Of course we're exhausted. Of course we don't want to hear it any more. It's a decidedly fatalistic feeling, after Bush snuck in to Term II, that there's little that can be done and we might as well just hunker down and wait for it all to be over because, after the valiant and heartbreaking battle of last November, much hope has been lost. 

This, then, is the irony. Because now is the time when vigilance is needed more than ever, when an informed populace and an outraged resistance is mandatory lest the current regime simply steam roll over the nation for the next 1,460 days with a blindly aggressive agenda, one that aims to decimate Social Security and gut the economy and flood the courts with rabidly homophobic and anti-choice Bible-thumping judges who will almost guarantee we start treating gays as abominations and women as chattel and progressives as flammable godless heathens all over again. 

And let's not forget, there's another vital election in less than two years that could very well reshape Congress and make Bush's final two years much more thorny and difficult, and that could very well help further highlight the fact that he will go down in history as one of the most destructive, least articulate, most divisive presidents in American history. Place your bets now. 

So, then. It's OK to take a break. It's OK to, in the wake of the deeply nauseating Bush re-election, stay away, refocus, recharge, focus inward and focus locally and focus on living your own life with the kind of temerity and resolve that you normally prescribe to rabid evangelicals from Kentucky. Never think you have all the answers. But just know that you know how to ask the right kind of questions. 

Which is to say, it's all about validation. Of truth. Of your truth. Of what you know to be true of progressive kaleidoscopic open-thighed human consciousness, and how radically and beautifully that belief differs from the small-minded black/white pseudo-Christian BushCo truth. 

And in fact, I would argue that this kind of regular, daily validation is mandatory right now, that as far as Bush goes, living well -- living your beliefs to their utmost and allowing them full, raw manifestation, sacred or profane, luminous or pointed, naked or slathered over in karmic whipped cream -- is the best revenge, is by far the best thing you can do to counter the seemingly interminable BushCo onslaught. 

So go ahead, skip the dour headlines. Forget to read the newspaper for a while. Refocus your intent and screw the sneering BushCo pomp and ignore the conservative flying monkeys who've stormed the castle and have announced there will be no good or progressive or healthy or spiritually radiant news for the next four years. 

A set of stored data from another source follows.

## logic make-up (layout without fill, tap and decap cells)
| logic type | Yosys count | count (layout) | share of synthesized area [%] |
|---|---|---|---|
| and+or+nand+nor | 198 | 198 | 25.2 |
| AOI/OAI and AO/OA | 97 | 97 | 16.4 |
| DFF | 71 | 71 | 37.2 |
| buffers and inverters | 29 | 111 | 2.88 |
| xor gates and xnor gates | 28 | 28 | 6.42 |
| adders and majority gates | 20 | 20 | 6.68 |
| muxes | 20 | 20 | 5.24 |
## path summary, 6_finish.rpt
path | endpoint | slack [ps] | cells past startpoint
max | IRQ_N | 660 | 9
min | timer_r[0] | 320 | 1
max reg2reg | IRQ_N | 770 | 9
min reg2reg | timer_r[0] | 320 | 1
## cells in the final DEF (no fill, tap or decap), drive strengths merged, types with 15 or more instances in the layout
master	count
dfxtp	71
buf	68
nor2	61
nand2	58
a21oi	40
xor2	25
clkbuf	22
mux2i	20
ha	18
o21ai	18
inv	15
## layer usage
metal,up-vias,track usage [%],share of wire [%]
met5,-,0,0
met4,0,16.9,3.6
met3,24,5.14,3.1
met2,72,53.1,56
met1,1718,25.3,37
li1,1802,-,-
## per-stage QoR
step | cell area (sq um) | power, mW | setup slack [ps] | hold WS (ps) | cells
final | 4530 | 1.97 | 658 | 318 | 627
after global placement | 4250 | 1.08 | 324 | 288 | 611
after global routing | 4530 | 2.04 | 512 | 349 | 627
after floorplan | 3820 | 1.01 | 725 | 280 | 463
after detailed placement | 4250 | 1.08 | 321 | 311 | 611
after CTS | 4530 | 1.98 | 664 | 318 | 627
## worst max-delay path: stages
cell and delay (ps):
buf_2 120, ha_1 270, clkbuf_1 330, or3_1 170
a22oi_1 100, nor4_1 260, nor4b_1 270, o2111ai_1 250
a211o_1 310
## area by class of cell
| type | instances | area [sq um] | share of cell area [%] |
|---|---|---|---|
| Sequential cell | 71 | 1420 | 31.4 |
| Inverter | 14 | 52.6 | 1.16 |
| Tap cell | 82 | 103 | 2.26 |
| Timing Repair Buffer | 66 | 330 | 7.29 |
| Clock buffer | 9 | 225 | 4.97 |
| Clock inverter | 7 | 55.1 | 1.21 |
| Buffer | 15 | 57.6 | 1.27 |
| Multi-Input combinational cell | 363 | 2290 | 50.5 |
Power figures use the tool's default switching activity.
==> src/shared/eeprom_slave_regs.svh <==
// Constants for the two-wire serial memory slave
`ifndef EEPROM_SLAVE_REGS_SVH
`define EEPROM_SLAVE_REGS_SVH

// Pin vector positions inside the input synchroniser
`define PIN_SCL            0
`define PIN_SDA            1
`define PIN_STRAP_LO       2
`define PIN_STRAP_HI       3
`define PIN_WP             4
`define PIN_COUNT          5

// Select byte layout
`define SEL_TYPE_HI        7
`define SEL_TYPE_LO        4
`define SEL_STRAP_HI_BIT   3
`define SEL_STRAP_LO_BIT   2
`define SEL_ADDR_TOP_BIT   1
`define SEL_RW_BIT         0

// Bit slot numbering within one byte plus its acknowledge
`define FIRST_SLOT         4'h0
`define LAST_DATA_BIT      4'h7
`define ACK_SLOT           4'h8

// Address space
`define ADDR_RESET         9'h000
`define UPPER_HALF_BIT     8
`define PAGE_BYTES         16

// Internal write cycle
`define WRITE_CYCLE_TIME_US 5
`define CLOCK_MHZ          50

`endif

==> src/shared/eeprom_slave_pkg.sv <==
// Types shared by the two-wire serial memory slave
package eeprom_slave_pkg;

    typedef logic [8:0] mem_addr_t;
    typedef logic [7:0] mem_byte_t;
    typedef logic [3:0] slot_t;

    typedef enum logic [2:0] {
        S_IDLE,
        S_SELECT,
        S_ADDR,
        S_WDATA,
        S_RDATA,
        S_BUSY
    } slave_state_e;

endpackage : eeprom_slave_pkg

==> src/hdl/i2c_eeprom_slave_upper_protect.sv <==
// Two-wire serial memory slave with upper-half write protection
`timescale 1ns/1ps

`include "eeprom_slave_regs.svh"

module i2c_eeprom_slave_upper_protect
    import eeprom_slave_pkg::*;
#(
    // Arbitrary neutral value, set to the fitted memory type code
    parameter logic [3:0] DEVICE_TYPE_ID   = 4'h5,
    parameter int         WRITE_CYCLE_CLKS =
        `WRITE_CYCLE_TIME_US * `CLOCK_MHZ
) (
    // Clock and reset
    input  wire logic      clock,
    input  wire logic      rst,
    input  wire logic      por_active,
    // Serial bus
    input  wire logic      scl_in,
    input  wire logic      sda_in,
    output wire logic      sda_out,
    output wire logic      sda_oe_n,
    // Straps and protection
    input  wire logic      chip_sel_strap_hi,
    input  wire logic      chip_sel_strap_lo,
    input  wire logic      upper_half_write_protect,
    // Memory array side
    output wire mem_addr_t mem_rd_addr,
    input  wire mem_byte_t mem_rd_data,
    output logic           prog_we,
    output mem_addr_t      prog_addr,
    output mem_byte_t      prog_data,
    output wire logic      write_busy
);

    // ------------------------------------------------------------
    // Declarations
    // ------------------------------------------------------------
    logic [`PIN_COUNT-1:0] pin_s1_r;
    logic [`PIN_COUNT-1:0] pin_s2_r;
    logic [`PIN_COUNT-1:0] pin_s3_r;
    logic [`PIN_COUNT-1:0] pin_f_r;
    logic                  scl_prev_r;
    logic                  sda_prev_r;
    slave_state_e          state_r;
    slot_t                 bit_cnt_r;
    logic                  got_rise_r;
    logic                  ten_slot_r;
    mem_byte_t             shift_r;
    mem_byte_t             tx_r;
    logic                  drive_r;
    logic                  wp_seen_r;
    mem_addr_t             addr_r;
    mem_byte_t             page_mem [`PAGE_BYTES];
    logic [`PAGE_BYTES-1:0] page_vld_r;
    logic [31:0]           busy_cnt_r;

    logic hold;
    logic scl_f;
    logic sda_f;
    logic scl_rise;
    logic scl_fall;
    logic start_det;
    logic stop_det;
    logic slot_end;
    logic byte_done;
    logic ack_end;
    logic ack_rise;
    logic sel_match;
    logic prot;
    logic busy_done;

    // ------------------------------------------------------------
    // Pin synchroniser
    // ------------------------------------------------------------
    // A pin level counts once the second and third stages agree
    always_ff @(posedge clock) begin
        pin_s1_r <= {upper_half_write_protect, chip_sel_strap_hi,
                     chip_sel_strap_lo, sda_in, scl_in};
        pin_s2_r <= pin_s1_r;
        pin_s3_r <= pin_s2_r;
        pin_f_r  <= (~(pin_s2_r ^ pin_s3_r) & pin_s2_r)
                  | ((pin_s2_r ^ pin_s3_r) & pin_f_r);
        scl_prev_r <= pin_f_r[`PIN_SCL];
        sda_prev_r <= pin_f_r[`PIN_SDA];
    end

    // ------------------------------------------------------------
    // Bus events
    // ------------------------------------------------------------
    // power-on hold
    assign hold     = rst | por_active;
    assign scl_f    = pin_f_r[`PIN_SCL];
    assign sda_f    = pin_f_r[`PIN_SDA];
    assign scl_rise = scl_f & ~scl_prev_r;
    assign scl_fall = ~scl_f & scl_prev_r;
    assign start_det = scl_f & scl_prev_r & sda_prev_r & ~sda_f;
    assign stop_det  = scl_f & scl_prev_r & ~sda_prev_r & sda_f;
    assign slot_end  = scl_fall & got_rise_r;
    assign byte_done = slot_end & (bit_cnt_r == `LAST_DATA_BIT);
    assign ack_end   = slot_end & (bit_cnt_r == `ACK_SLOT);
    assign ack_rise  = scl_rise & (bit_cnt_r == `ACK_SLOT);

    assign sel_match =
        (shift_r[`SEL_TYPE_HI:`SEL_TYPE_LO] == DEVICE_TYPE_ID)
        && (shift_r[`SEL_STRAP_HI_BIT] == pin_f_r[`PIN_STRAP_HI])
        && (shift_r[`SEL_STRAP_LO_BIT] == pin_f_r[`PIN_STRAP_LO]);

    assign prot      = wp_seen_r & addr_r[`UPPER_HALF_BIT];
    assign busy_done = (state_r == S_BUSY)
                     && (busy_cnt_r == 32'(WRITE_CYCLE_CLKS - 1));

    // ------------------------------------------------------------
    // Transaction sequencer
    // ------------------------------------------------------------
    always_ff @(posedge clock) begin
        if (hold) begin
            state_r    <= S_IDLE;
            bit_cnt_r  <= `FIRST_SLOT;
            got_rise_r <= 1'b0;
            ten_slot_r <= 1'b0;
        end else if (state_r == S_BUSY) begin
            if (busy_done) begin
                state_r <= S_IDLE;
            end
        end else if (start_det) begin
            state_r    <= S_SELECT;
            bit_cnt_r  <= `FIRST_SLOT;
            got_rise_r <= 1'b0;
            ten_slot_r <= 1'b0;
        end else if (stop_det) begin
            state_r    <= (ten_slot_r && state_r == S_WDATA)
                        ? S_BUSY : S_IDLE;
            ten_slot_r <= 1'b0;
        end else if (state_r != S_IDLE) begin
            if (scl_rise) begin
                got_rise_r <= 1'b1;
                if (ack_rise && state_r == S_RDATA && sda_f) begin
                    state_r <= S_IDLE;
                end
            end
            if (slot_end) begin
                got_rise_r <= 1'b0;
                // Stop comes after the tenth rise, so only a fall closes it
                ten_slot_r <= 1'b0;
                bit_cnt_r  <= (bit_cnt_r == `ACK_SLOT)
                            ? `FIRST_SLOT : bit_cnt_r + 4'h1;
            end
            if (byte_done && state_r == S_SELECT && !sel_match) begin
                state_r <= S_IDLE;
            end
            if (ack_end) begin
                unique case (state_r)
                    S_SELECT: state_r <= shift_r[`SEL_RW_BIT]
                                       ? S_RDATA : S_ADDR;
                    S_ADDR:   state_r <= S_WDATA;
                    S_WDATA:  ten_slot_r <= !prot;
                    S_RDATA:  state_r <= S_RDATA;
                    S_IDLE, S_BUSY: state_r <= state_r;
                endcase
            end
        end
    end

    // ------------------------------------------------------------
    // Receive shifter
    // ------------------------------------------------------------
    always_ff @(posedge clock) begin
        if (hold) begin
            shift_r <= 8'h00;
        end else if (scl_rise && bit_cnt_r != `ACK_SLOT
                     && state_r != S_IDLE && state_r != S_BUSY) begin
            shift_r <= {shift_r[6:0], sda_f};
        end
    end

    // ------------------------------------------------------------
    // Data line driver
    // ------------------------------------------------------------
    // Only ever pulls low; a released line is high through the pull-up
    always_ff @(posedge clock) begin
        if (hold || start_det || stop_det
            || state_r == S_IDLE || state_r == S_BUSY) begin
            drive_r <= 1'b0;
        end else if (byte_done) begin
            drive_r <= (state_r == S_SELECT && sel_match)
                     || state_r == S_ADDR
                     || (state_r == S_WDATA && !prot);
        end else if (ack_end) begin
            drive_r <= ((state_r == S_SELECT && shift_r[`SEL_RW_BIT])
                        || state_r == S_RDATA) && !mem_rd_data[7];
        end else if (slot_end && state_r == S_RDATA) begin
            drive_r <= !tx_r[6];
        end
    end

    always_ff @(posedge clock) begin
        if (hold) begin
            tx_r <= 8'h00;
        end else if (ack_end) begin
            tx_r <= mem_rd_data;
        end else if (slot_end && state_r == S_RDATA) begin
            tx_r <= {tx_r[6:0], 1'b0};
        end
    end

    // ------------------------------------------------------------
    // Write protect sampling
    // ------------------------------------------------------------
    // sample start to address end
    // only a high level protects
    // An unconnected pin needs the pad pull-down to read low here
    always_ff @(posedge clock) begin
        if (hold) begin
            wp_seen_r <= 1'b0;
        end else if (start_det && state_r != S_BUSY) begin
            wp_seen_r <= pin_f_r[`PIN_WP];
        end else if ((state_r == S_SELECT || state_r == S_ADDR)
                     && bit_cnt_r != `ACK_SLOT) begin
            wp_seen_r <= wp_seen_r | pin_f_r[`PIN_WP];
        end
    end

    // ------------------------------------------------------------
    // Address counter
    // ------------------------------------------------------------
    always_ff @(posedge clock) begin
        if (hold) begin
            addr_r <= `ADDR_RESET;
        end else if (byte_done) begin
            unique case (state_r)
                S_SELECT: if (sel_match) begin
                    addr_r[`UPPER_HALF_BIT] <= shift_r[`SEL_ADDR_TOP_BIT];
                end
                S_ADDR:   addr_r[7:0] <= shift_r;
                S_WDATA:  if (!prot) begin
                    addr_r[3:0] <= addr_r[3:0] + 4'h1;
                end
                S_RDATA:  addr_r <= addr_r + 9'h001;
                S_IDLE, S_BUSY: addr_r <= addr_r;
            endcase
        end
    end

    assign mem_rd_addr = addr_r;

    // ------------------------------------------------------------
    // Page latches
    // ------------------------------------------------------------
    // Bytes beyond the page end roll over and replace earlier ones
    always_ff @(posedge clock) begin
        if (byte_done && state_r == S_WDATA && !prot) begin
            page_mem[addr_r[3:0]] <= shift_r;
        end
    end

    always_ff @(posedge clock) begin
        if (hold || busy_done) begin
            page_vld_r <= '0;
        end else if (byte_done && state_r == S_ADDR) begin
            page_vld_r <= '0;
        end else if (byte_done && state_r == S_WDATA && !prot) begin
            page_vld_r[addr_r[3:0]] <= 1'b1;
        end
    end

    // ------------------------------------------------------------
    // Internal write cycle
    // ------------------------------------------------------------
    always_ff @(posedge clock) begin
        if (hold || state_r != S_BUSY) begin
            busy_cnt_r <= 32'h0;
        end else begin
            busy_cnt_r <= busy_cnt_r + 32'h1;
        end
    end

    // Latched bytes are handed to the array in the first cycles
    always_ff @(posedge clock) begin
        if (hold) begin
            prog_we   <= 1'b0;
            prog_addr <= `ADDR_RESET;
            prog_data <= 8'h00;
        end else begin
            prog_we   <= (state_r == S_BUSY)
                       && (busy_cnt_r < 32'(`PAGE_BYTES))
                       && page_vld_r[busy_cnt_r[3:0]];
            prog_addr <= {addr_r[8:4], busy_cnt_r[3:0]};
            prog_data <= page_mem[busy_cnt_r[3:0]];
        end
    end

    assign write_busy = (state_r == S_BUSY);
    assign sda_out    = 1'b0;
    assign sda_oe_n   = ~drive_r;
endmodule : i2c_eeprom_slave_upper_protect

Know that this is not you. Know that you do not have to kowtow and you do not have to succumb and you do not have to bury your head and merely endure. Know that you have this one humble and luminous choice, always and always and every single day: no matter if it's dark energy or light, low vibration or high, raw intimate self-defined sensual divinity or dumbed-down numbed-out force-fed conservative sanctimony, you can either trust that truth and follow your own hot moral compass, or allow it to be stained and warped and doused in fear and led wide, wide astray. It's not about them. It's about you. Make your choice now. Grip it like a baseball bat. 

Then, the good news. No longer will you have to ask how to survive. No longer will you ask how you can possibly endure the next four miserable, homophobic, warmongering, Earth-bashing years without daily weeping and clenching and rending of karmic flesh. 

That truth of yours won't just set you free; it will lay you open and feed the universe and allow you to laugh at the mad circus of it all, ultimately morphing that sad resigned news-fatigue nausea back into outrage and ire and healthy intellectual fire. And you will, by default and almost automatically, get your fine ass back in the game.